1. Field of the Invention
The present invention relates to a flip-flop circuit, and more particularly, it relates to a flip-flop circuit including latch circuits.
2. Description of the Background Art
A flip-flop circuit including various latch circuits is known in general. For example, Japanese Patent Laying-Open No. 8-279298 (1997) discloses such a flip-flop circuit.
FIG. 11 shows an exemplary conventional flip-flop circuit 101 having a structure similar to that of the aforementioned flip-flop circuit disclosed in Japanese Patent Laying-Open No. 8-279298. As shown in FIG. 11, the exemplary conventional flop-flop circuit 101 is constituted of two delay latch circuits 102a and 102b and an inverter circuit 103. The first-stage delay latch circuit 102a is constituted of a latch circuit 104 and a transfer gate transistor 105. The latch circuit 104 is constituted of two inverter circuits 106 and 107 and a transfer gate transistor 108.

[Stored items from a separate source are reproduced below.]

This design comes from an exercise in tuning for small area, a short achievable clock period and few clock cycles on the open sky130 flow, not from production work. Only simulation tests tie the RTL to the original design; equivalence was not proved. Power and IR drop assume default switching activity.

==> flow/design.v <==
module WorkingFinal(input clk, input reset, input wire [15:0] mem_rdata,
                    output wire [15:0] mem_addr, output wire [15:0] mem_wdata,
                    output wire mem_we, output wire halt);
	reg [15:0] mar;       
	reg [15:0] ir;        
	reg        iv;        
	reg [15:0] wdr;       
	reg [15:0] rem;       
	reg [15:0] r4, r5, r6, r7;
	reg        we;        
	reg        dcyc;      
	reg        ldw;       
	reg [1:0]  ldrd;      
	reg        halted;
	reg [1:0]  dst;       
	reg [3:0]  cnt;       
	reg        dsm;       
	assign mem_addr  = mar;
	assign mem_wdata = wdr;
	assign mem_we    = we;
	assign halt      = halted;
	wire [3:0] op = ir[15:12];
	wire [2:0] rd = ir[11:9];
	wire [2:0] rs = ir[8:6];
	wire [2:0] rt = ir[5:3];
	wire [2:0] rc = ir[2:0];
	wire [15:0] sext6 = {{10{ir[5]}}, ir[5:0]};
	wire [15:0] sext3 = {{13{ir[2]}}, ir[2:0]};
	wire [15:0] soff = {sext6[14:0], 1'b0};
	wire isDIV  = (op == 4'b0011);
	wire isLW   = (op == 4'b1000);
	wire isSW   = (op == 4'b1001);
	wire isBNE  = (op == 4'b1010);
	wire isJALR = (op == 4'b1101);
	wire isSH   = (op[3:2] == 2'b01) && (op[1:0] != 2'b00);
	wire isORI  = (op == 4'b1011);
	wire wrRd   = (op[3] == 1'b0 && op != 4'b0011) || isORI || isJALR;
	wire fc = !dcyc && !halted;    
	wire ev = iv && fc;            
	function [15:0] rdreg(input [2:0] i, input [15:0] a4, input [15:0] a5,
	                      input [15:0] a6, input [15:0] a7);
		case (i)
			3'd0: rdreg = 16'd1;
			3'd1: rdreg = 16'd3;
			3'd2: rdreg = 16'd4;
			3'd3: rdreg = 16'd15;
			3'd4: rdreg = a4;
			3'd5: rdreg = a5;
			3'd6: rdreg = a6;
			default: rdreg = a7;
		endcase
	endfunction
	wire [2:0] bidx = (isBNE || isSW) ? rd : rt;
	wire [15:0] A = rdreg(rs, r4, r5, r6, r7);
	wire [15:0] B = rdreg(bidx, r4, r5, r6, r7);
	wire [15:0] C = rdreg(rc, r4, r5, r6, r7);
	wire big = ir[2];
	wire [1:0] sa = ir[1:0];
	wire left = (op == 4'b0101);
	wire fill = (op == 4'b0111) && A[15];
	wire [15:0] s1 = sa[0] ? (left ? {A[14:0], 1'b0} : {fill, A[15:1]}) : A;
	wire [15:0] s2 = sa[1] ? (left ? {s1[13:0], 2'b0} : {{2{fill}}, s1[15:2]}) : s1;
	wire [15:0] shv = big ? {16{fill}} : s2;
	reg [15:0] x, y;
	reg cin1, cin2;
	always @(*) begin
		x = B; y = C; cin1 = 1'b0; cin2 = 1'b0;
		case (op)
			4'b0001: begin x = ~B; y = ~C; cin1 = 1'b1; cin2 = 1'b1; end
			4'b0010: begin y = ~C; cin2 = 1'b1; end
			4'b0011: begin x = (dst == 2'd1) ? {rem[14:0], wdr[15]} : B; y = ~C; cin2 = 1'b1; end
			4'b0100: y = sext3;
			4'b1010: begin x = mar; y = soff; end
			4'b0101, 4'b0110, 4'b0111: begin x = shv; y = 16'd0; end
			4'b1011: begin x = 16'd0; y = {10'd0, ir[5:0] & ~A[5:0]}; end
			4'b1000, 4'b1001, 4'b1101: begin x = 16'd0; y = sext6; end
			default: ;
		endcase
	end
	wire [15:0] a = (isBNE || isDIV || isSH) ? 16'd0 : A;
	wire [15:0] cs = a ^ x ^ y;
	wire [15:0] cc = (a & x) | (a & y) | (x & y);
	wire [17:0] addw = {1'b0, cs, 1'b1} + {1'b0, cc[14:0], cin1, cin2};
	wire [15:0] sum = addw[16:1];
	wire cout = addw[17] | cc[15];    
	wire [15:0] res = sum;
	wire [15:0] marp2 = mar + 16'd2;
	wire ne = (A != B);
	wire [15:0] jtgt_f = {marp2[15:13], mem_rdata[11:0], 1'b0};
	wire e_redir = ev && ((isBNE && ne) || isJALR);
	wire e_mem   = ev && (isLW || isSW);
	wire e_stall = ev && isDIV && (dst != 2'd2);
	wire fa      = fc && !e_redir && !e_stall;            
	wire f_isJ   = (mem_rdata[15:12] == 4'b1100);
	wire f_isH   = (mem_rdata[15:13] == 3'b111);
	wire [15:0] nseq = f_isJ ? jtgt_f : marp2;
	wire div_start = ev && isDIV && (dst == 2'd0);
	wire div_small = (dst == 2'd1) && dsm;
	wire div_iter  = (dst == 2'd1) && !dsm;
	wire div_last  = div_iter && (cnt == 4'd0);
	wire div_qw    = ev && (dst == 2'd2);
	wire dq = rem[15] | cout;
	wire [15:0] rnext = dq ? sum : {rem[14:0], wdr[15]};
	wire dz = (C == 16'd0);
	wire [1:0] lzn = (B[15:12] != 4'd0) ? 2'd0 :
	                 (B[11:8]  != 4'd0) ? 2'd1 :
	                 (B[7:4]   != 4'd0) ? 2'd2 : 2'd3;
	reg [15:0] bsh;
	always @(*) begin
		case (lzn)
			2'd0: bsh = B;
			2'd1: bsh = {B[11:0], 4'd0};
			2'd2: bsh = {B[7:0], 8'd0};
			default: bsh = {B[3:0], 12'd0};
		endcase
	end
	wire dhz = (C[15:2] == 14'd0);
	wire dv1 = dhz && (C[1:0] == 2'd1);    
	wire s1q = dhz && C[1:0] == 2'd1 && bsh[15];
	wire s1r = bsh[15] && !(dhz && C[1:0] == 2'd1);
	reg        wen;
	reg [1:0]  widx;
	reg [15:0] wdat;
	always @(*) begin
		wen = 1'b0; widx = rd[1:0]; wdat = res;
		if (dcyc) begin
			wen = ldw; widx = ldrd; wdat = mem_rdata;
		end else if (div_last) begin
			wen = rs[2]; widx = rs[1:0]; wdat = rnext;
		end else if (div_small) begin
			wen = rs[2]; widx = rs[1:0]; wdat = dv1 ? 16'd0 : B;
		end else if (div_qw) begin
			wen = rd[2]; widx = rd[1:0]; wdat = wdr;
		end else if (ev && wrRd) begin
			wen = rd[2]; widx = rd[1:0]; wdat = isJALR ? mar : res;
		end
	end
	always @(posedge clk) begin
		if (wen && widx == 2'd0) r4 <= wdat;
		if (wen && widx == 2'd1) r5 <= wdat;
		if (wen && widx == 2'd2) r6 <= wdat;
		if (wen && widx == 2'd3) r7 <= wdat;
	end
	always @(posedge clk) begin
		if (reset) begin
			mar <= 16'd0;
			iv <= 1'b0;
			we <= 1'b0;
			dcyc <= 1'b0;
			halted <= 1'b0;
			dst <= 2'd0;
		end else begin
			we <= e_mem && isSW;
			dcyc <= e_mem;
			if (dcyc)
				mar <= rem;
			else if (halted)
				mar <= mar;
			else if (e_redir)
				mar <= sum;
			else if (e_mem)
				mar <= sum;
			else if (e_stall)
				mar <= mar;
			else
				mar <= nseq;
			if (fa)
				iv <= !f_isJ;
			else if (e_redir)
				iv <= 1'b0;
			if (fa && f_isH)
				halted <= 1'b1;
			if (div_start)
				dst <= 2'd1;
			else if (div_last || div_small)
				dst <= 2'd2;
			else if (div_qw)
				dst <= 2'd0;
		end
	end
	always @(posedge clk) begin
		if (fa)
			ir <= mem_rdata;
		ldw <= isLW && rd[2];
		ldrd <= rd[1:0];
		dsm <= div_start && (!cout || dv1 || dz);
		if (div_small)
			wdr <= dz ? 16'hffff : (dv1 ? B : 16'd0);
		else if (div_iter)
			wdr <= {wdr[14:0], dq};
		else if (div_start)
			wdr <= {bsh[14:0], s1q};
		else
			wdr <= B;
		if (div_iter)
			cnt <= cnt - 4'd1;
		else
			cnt <= {~lzn, 2'b10};
		if (div_iter)
			rem <= rnext;
		else if (div_start)
			rem <= {15'd0, s1r};
		else
			rem <= nseq;
	end
endmodule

Output terminals of the inverter circuits 106 and 107 are connected to input terminals of the inverter circuits 107 and 106 respectively. The output terminal of the inverter circuit 106 and the input terminal of the inverter circuit 107 are connected with each other through the transfer gate transistor 108 formed by a p-channel transistor 108a and an n-channel transistor 108b. A clock signal CLK and an inverted clock signal /CLK obtained by inverting the clock signal CLK by the inverter circuit 103 are input in the gates of the n-channel transistor 108b and the p-channel transistor 108a of the transfer gate transistor 108 respectively. Either the source region or the drain region of the transfer gate transistor 105 formed by a p-channel transistor 105a and an n-channel transistor 105b is connected to a node N101 between the input terminal of the inverter circuit 107 and the transfer gate transistor 108. A prescribed potential is input in either the drain region or the source region of the transfer gate transistor 105 from a node D. The clock signal CLK and the inverted clock signal /CLK obtained by inverting the clock signal CLK by the inverter circuit 103 are input in the gates of the p-channel transistor 105a and the p-channel transistor 105b of the transfer gate transistor 105 respectively.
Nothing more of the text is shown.